The project: Design a comprehensive structure to house the open-air market of San Cosimato in Trastevere, where produce and cheese have been sold since medieval times.

Romolo Martemucci sat front and center, his red laser pen tracing his responses on scale models made of cardboard and balsa wood. The initial talk was of form: "The real power of symmetry is not bilateral, but in the relation of small to big," Martemucci said. And, "You have to find the line that is most compelling."

Underneath the terms of art, however, was a guiding concern for function. The students' first assignment, after all, had been to go out to San Cosimato and just sit there, observing how people actually used this space. The design problem was to make a structure that was both beautiful and functional. The two were inseparable.

Claudia Probart's nutrition students are learning the same lesson. That food is not only about nutrients. That what we eat and the spaces we live in go a long way toward defining us as human beings. That eating—and living—with an eye toward beauty has a definite bearing on our health. In Italy, it's hard to miss the connection. The question, says Probart, is, "What can we learn here that can be taken back home?"

For Martemucci, the answer is: We can learn something about how to live better in the future. For him, this collaboration between nutrition and architecture is part of a larger vision—of Italy as a model for exploring "the way we exist in the world."

"Italy presents a few key moments when culture attempted an ideal living condition," he had explained earlier. "This place, for instance—the Palazzo Doria Pamphili—is a sort of ideal 16th-century response, an answer to the question, 'If you had all the resources in the world, what could you do with them?'"

He described another ideal place: the Villa La Magia in Tuscany, which he hopes to see opened to Penn State students next year. "It's one of the 14 Medici villas, the only one to remain intact with all its land. It's got spectacular gardens, an ongoing farm operation, produces its own olive oil and wine. This place is one of a kind in the history of architecture."

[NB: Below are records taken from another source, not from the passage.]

==> src/rtl/iex_pkg.sv <==
package iex_pkg;

    localparam int XLEN_DEFAULT = 32;

    typedef enum logic [3:0] {
        OP_ADD_R    = 4'd0,
        OP_ADD_I5   = 4'd1,
        OP_ADD_I16  = 4'd2,
        OP_AND_R    = 4'd3,
        OP_AND_I16  = 4'd4,
        OP_CMP_R    = 4'd5,
        OP_CMP_I5   = 4'd6,
        OP_SWAP_HW  = 4'd7,
        OP_SWAP_W   = 4'd8,
        OP_CMOV_R   = 4'd9,
        OP_CMOV_I5  = 4'd10
    } iex_op_e;

    typedef struct packed {
        logic cy;
        logic ov;
        logic s;
        logic z;
    } iex_flags_t;

    // Evaluate a 4-bit condition against the flag word; bit 3 inverts.
    function automatic logic cond_true(input logic [3:0] cc, input iex_flags_t f);
        logic base;
        case (cc[2:0])
            3'd0:    base = f.ov;
            3'd1:    base = f.cy;
            3'd2:    base = f.z;
            3'd3:    base = f.cy | f.z;
            3'd4:    base = f.s;
            3'd5:    base = 1'b1;
            3'd6:    base = f.s ^ f.ov;
            default: base = (f.s ^ f.ov) | f.z;
        endcase
        return base ^ cc[3];
    endfunction

endpackage
## src/rtl/flash_poll_pkg.sv

```systemverilog
`timescale 1ns/1ps
package flash_poll_pkg;
  typedef enum logic [2:0] {
    ST_IDLE,
    ST_ISSUE_READ,
    ST_WAIT_DATA,
    ST_EVALUATE,
    ST_CONFIRM_READ,
    ST_DONE,
    ST_ERROR
  } poll_state_e;

  typedef enum logic {
    OP_PROGRAM = 1'b0,
    OP_ERASE   = 1'b1
  } poll_op_e;
endpackage

```

## src/rtl/poll_judge.sv

```systemverilog
`timescale 1ns/1ps
module poll_judge import flash_poll_pkg::*; #(
  parameter int unsigned DW = 8
) (
  input  poll_op_e        op_i,
  input  logic [DW-1:0]   expect_i,
  input  logic [DW-1:0]   word_i,
  output logic            complete_o,
  output logic            match_o
);
  logic [DW-1:0] ref_word;

  // erase target is the erased state (all ones)
  assign ref_word   = (op_i == OP_ERASE) ? {DW{1'b1}} : expect_i;
  assign complete_o = (word_i[DW-1] == ref_word[DW-1]);
  assign match_o    = (word_i == ref_word);
endmodule

```

## src/rtl/poll_gap_timer.sv

```systemverilog
`timescale 1ns/1ps
module poll_gap_timer #(
  parameter int unsigned GAP_CYC = 4
) (
  input  logic clk_i,
  input  logic rst_ni,
  input  logic load_i,
  input  logic long_i,
  output logic zero_o
);
  localparam int unsigned CW = (GAP_CYC > 0) ? $clog2(GAP_CYC + 1) : 1;

  logic [CW-1:0] cnt_q;

  always_ff @(posedge clk_i or negedge rst_ni) begin
    if (!rst_ni) begin
      cnt_q <= '0;
    end else if (load_i) begin
      cnt_q <= long_i ? CW'(GAP_CYC) : '0;
    end else if (cnt_q != '0) begin
      cnt_q <= cnt_q - 1'b1;
    end
  end

  assign zero_o = (cnt_q == '0);
endmodule

```

## src/rtl/poll_watchdog.sv

```systemverilog
`timescale 1ns/1ps
module poll_watchdog #(
  parameter int unsigned LIMIT = 20000
) (
  input  logic clk_i,
  input  logic rst_ni,
  input  logic clear_i,
  input  logic run_i,
  output logic expired_o
);
  localparam int unsigned TW = $clog2(LIMIT + 1);

  logic [TW-1:0] cnt_q;

  always_ff @(posedge clk_i or negedge rst_ni) begin
    if (!rst_ni) begin
      cnt_q <= '0;
    end else if (clear_i) begin
      cnt_q <= '0;
    end else if (run_i && (cnt_q != TW'(LIMIT))) begin
      cnt_q <= cnt_q + 1'b1;
    end
  end

  assign expired_o = (cnt_q == TW'(LIMIT));
endmodule

```

## src/rtl/flash_poll_ctrl.sv

```systemverilog
`timescale 1ns/1ps
module flash_poll_ctrl import flash_poll_pkg::*; #(
  parameter int unsigned AW          = 24,
  parameter int unsigned DW          = 8,
  parameter int unsigned GAP_CYC     = 4,
  parameter int unsigned TIMEOUT_CYC = 20000
) (
  input  logic          clk_i,
  input  logic          rst_ni,
  input  logic          start_i,
  input  logic          op_erase_i,
  input  logic [AW-1:0] addr_i,
  input  logic [DW-1:0] data_i,
  output logic          busy_o,
  output logic          done_o,
  output logic          err_o,
  output logic          timeout_o,
  output logic          rd_req_o,
  output logic [AW-1:0] rd_addr_o,
  input  logic          rd_ack_i,
  input  logic [DW-1:0] rd_data_i
);
  poll_state_e   state_q, state_d;
  poll_op_e      op_q;
  logic [AW-1:0] addr_q;
  logic [DW-1:0] exp_q;
  logic          poll_ok_q;
  logic          to_q;

  logic gap_load, gap_long, gap_zero;
  logic wd_clear, wd_expired;
  logic rd_complete, rd_match;
  logic accept;

  assign accept = (state_q == ST_IDLE) && start_i;

  poll_judge #(.DW(DW)) u_judge (
    .op_i       (op_q),
    .expect_i   (exp_q),
    .word_i     (rd_data_i),
    .complete_o (rd_complete),
    .match_o    (rd_match)
  );

  poll_gap_timer #(.GAP_CYC(GAP_CYC)) u_gap (
    .clk_i  (clk_i),
    .rst_ni (rst_ni),
    .load_i (gap_load),
    .long_i (gap_long),
    .zero_o (gap_zero)
  );

  poll_watchdog #(.LIMIT(TIMEOUT_CYC)) u_wd (
    .clk_i     (clk_i),
    .rst_ni    (rst_ni),
    .clear_i   (wd_clear),
    .run_i     (busy_o),
    .expired_o (wd_expired)
  );

  always_comb begin
    state_d  = state_q;
    gap_load = 1'b0;
    gap_long = 1'b0;
    wd_clear = 1'b0;
    unique case (state_q)
      ST_IDLE: begin
        if (start_i) begin
          state_d  = ST_ISSUE_READ;
          gap_load = 1'b1;
          wd_clear = 1'b1;
        end
      end
      ST_ISSUE_READ: if (gap_zero) state_d = ST_WAIT_DATA;
      ST_WAIT_DATA:  if (rd_ack_i) state_d = ST_EVALUATE;
      ST_EVALUATE: begin
        if (poll_ok_q) begin
          state_d = ST_CONFIRM_READ;
        end else if (wd_expired) begin
          state_d = ST_ERROR;
        end else begin
          state_d  = ST_ISSUE_READ;
          gap_load = 1'b1;
          gap_long = 1'b1;
        end
      end
      ST_CONFIRM_READ: if (rd_ack_i) state_d = rd_match ? ST_DONE : ST_ERROR;
      ST_DONE:         state_d = ST_IDLE;
      ST_ERROR:        state_d = ST_IDLE;
      default:         state_d = ST_IDLE;
    endcase
  end

  always_ff @(posedge clk_i or negedge rst_ni) begin
    if (!rst_ni) begin
      state_q   <= ST_IDLE;
      op_q      <= OP_PROGRAM;
      addr_q    <= '0;
      exp_q     <= '0;
      poll_ok_q <= 1'b0;
      to_q      <= 1'b0;
    end else begin
      state_q <= state_d;
      if (accept) begin
        op_q   <= poll_op_e'(op_erase_i);
        addr_q <= addr_i;
        exp_q  <= data_i;
      end
      if (state_q == ST_WAIT_DATA && rd_ack_i) poll_ok_q <= rd_complete;
      // remember why ERROR was entered
      if (state_q == ST_EVALUATE)     to_q <= 1'b1;
      if (state_q == ST_CONFIRM_READ) to_q <= 1'b0;
    end
  end

  assign busy_o    = (state_q != ST_IDLE);
  assign rd_req_o  = (state_q == ST_WAIT_DATA) || (state_q == ST_CONFIRM_READ);
  assign rd_addr_o = addr_q;
  assign done_o    = (state_q == ST_DONE);
  assign err_o     = (state_q == ST_ERROR) && !to_q;
  assign timeout_o = (state_q == ST_ERROR) && to_q;
endmodule


```
File: config.mk
export PLATFORM = sky130hd
export DESIGN_NAME = fmcal_sar
export DESIGN_NICKNAME = d
export VERILOG_FILES = /design/src/rtl/fmcal_pkg.sv /design/src/rtl/fmcal_evt_counter.sv /design/src/rtl/fmcal_sar_reg.sv /design/src/rtl/fmcal_sar.sv
export SDC_FILE = /design/constraint.sdc
export NUM_CORES = 1
export LEC_CHECK = 0
export BUFFER_PORTS_ARGS = -buffer_cell sky130_fd_sc_hd__buf_4
export CORE_ASPECT_RATIO = 1.1
export CORE_UTILIZATION = 45
export CTS_CLUSTER_SIZE = 25
export DETAILED_ROUTE_END_ITERATION = 8
export SKIP_CTS_REPAIR_TIMING = 1
export SYNTH_ARGS = -nofsm -noshare
export SYNTH_HDL_FRONTEND = slang
export SYNTH_SLANG_ARGS = --single-unit
File: constraint.sdc
create_clock -name clk -period 5.44 [get_ports clk]
set_input_delay 1.088 -clock clk [delete_from_list [all_inputs] [get_ports clk]]
set_output_delay 1.088 -clock clk [all_outputs]
set_load 0.03 [all_outputs]
File: src/rtl/fmcal_pkg.sv
package fmcal_pkg;
   typedef enum logic [1:0] {
      PH_IDLE   = 2'd0,
      PH_CENTER = 2'd1,
      PH_TRIAL  = 2'd2
   } cal_phase_t;
endpackage

File: src/rtl/fmcal_evt_counter.sv
module fmcal_evt_counter #(
   parameter int CNT_W = 12
) (
   input  logic             clk,
   input  logic             rst_n,
   input  logic             clr_i,
   input  logic             inc_i,
   output logic [CNT_W-1:0] cnt_o,
   output logic [CNT_W-1:0] sum_o,
   output logic             ovf_o
);
   localparam logic [CNT_W-1:0] CNT_MAX = '1;

   if (CNT_W < 2) begin : g_bad_width
      $error("fmcal_evt_counter: CNT_W must be at least 2");
   end

   logic [CNT_W-1:0] cnt_q;
   logic             at_max;

   assign at_max = (cnt_q == CNT_MAX);
   assign ovf_o  = inc_i & at_max;
   assign sum_o  = (inc_i && !at_max) ? cnt_q + 1'b1 : cnt_q;
   assign cnt_o  = cnt_q;

   always_ff @(posedge clk or negedge rst_n) begin
      if (!rst_n)     cnt_q <= '0;
      else if (clr_i) cnt_q <= '0;
      else            cnt_q <= sum_o;
   end

   AST_SATURATE: assert property (@(posedge clk) disable iff (!rst_n)
      (ovf_o && !clr_i) |=> (cnt_o == CNT_MAX));
endmodule
===== src/rtl/irq_ctl_pkg.sv =====
package irq_ctl_pkg;
  localparam int SRC_N  = 7;
  localparam int DATA_W = 8;

  // Flag bit positions
  localparam int T1_BIT  = 6;
  localparam int T2_BIT  = 5;
  localparam int CB1_BIT = 4;
  localparam int CB2_BIT = 3;
  localparam int SR_BIT  = 2;
  localparam int CA1_BIT = 1;
  localparam int CA2_BIT = 0;

  localparam logic [SRC_N-1:0] IRQ_SRC_MASK =
    SRC_N'((1 << T1_BIT) | (1 << T2_BIT) | (1 << SR_BIT));
  localparam logic [SRC_N-1:0] SHIFT_RD_MASK =
    SRC_N'((1 << CB1_BIT) | (1 << CB2_BIT) | (1 << SR_BIT));

  typedef enum logic [1:0] {RD_NONE, RD_FLAG, RD_EN} rd_sel_e;

  typedef struct packed {
    logic [SRC_N-1:0] flagClr;
    logic [SRC_N-1:0] enSet;
    logic [SRC_N-1:0] enClr;
    rd_sel_e          rdSel;
  } strobe_t;
endpackage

But Martemucci's interest in these places is not mainly historical. With an eye toward beauty, he contends, they could become "points of departure" for scholars "in every discipline. Not just art and architecture, but the sciences, engineering, agriculture, agronomy…. These could be interdisciplinary centers.

"They were ideal responses, in their day, to the question of how humans should be in the world. We can learn from them. We can use them to to explore how best to live in the third millenium."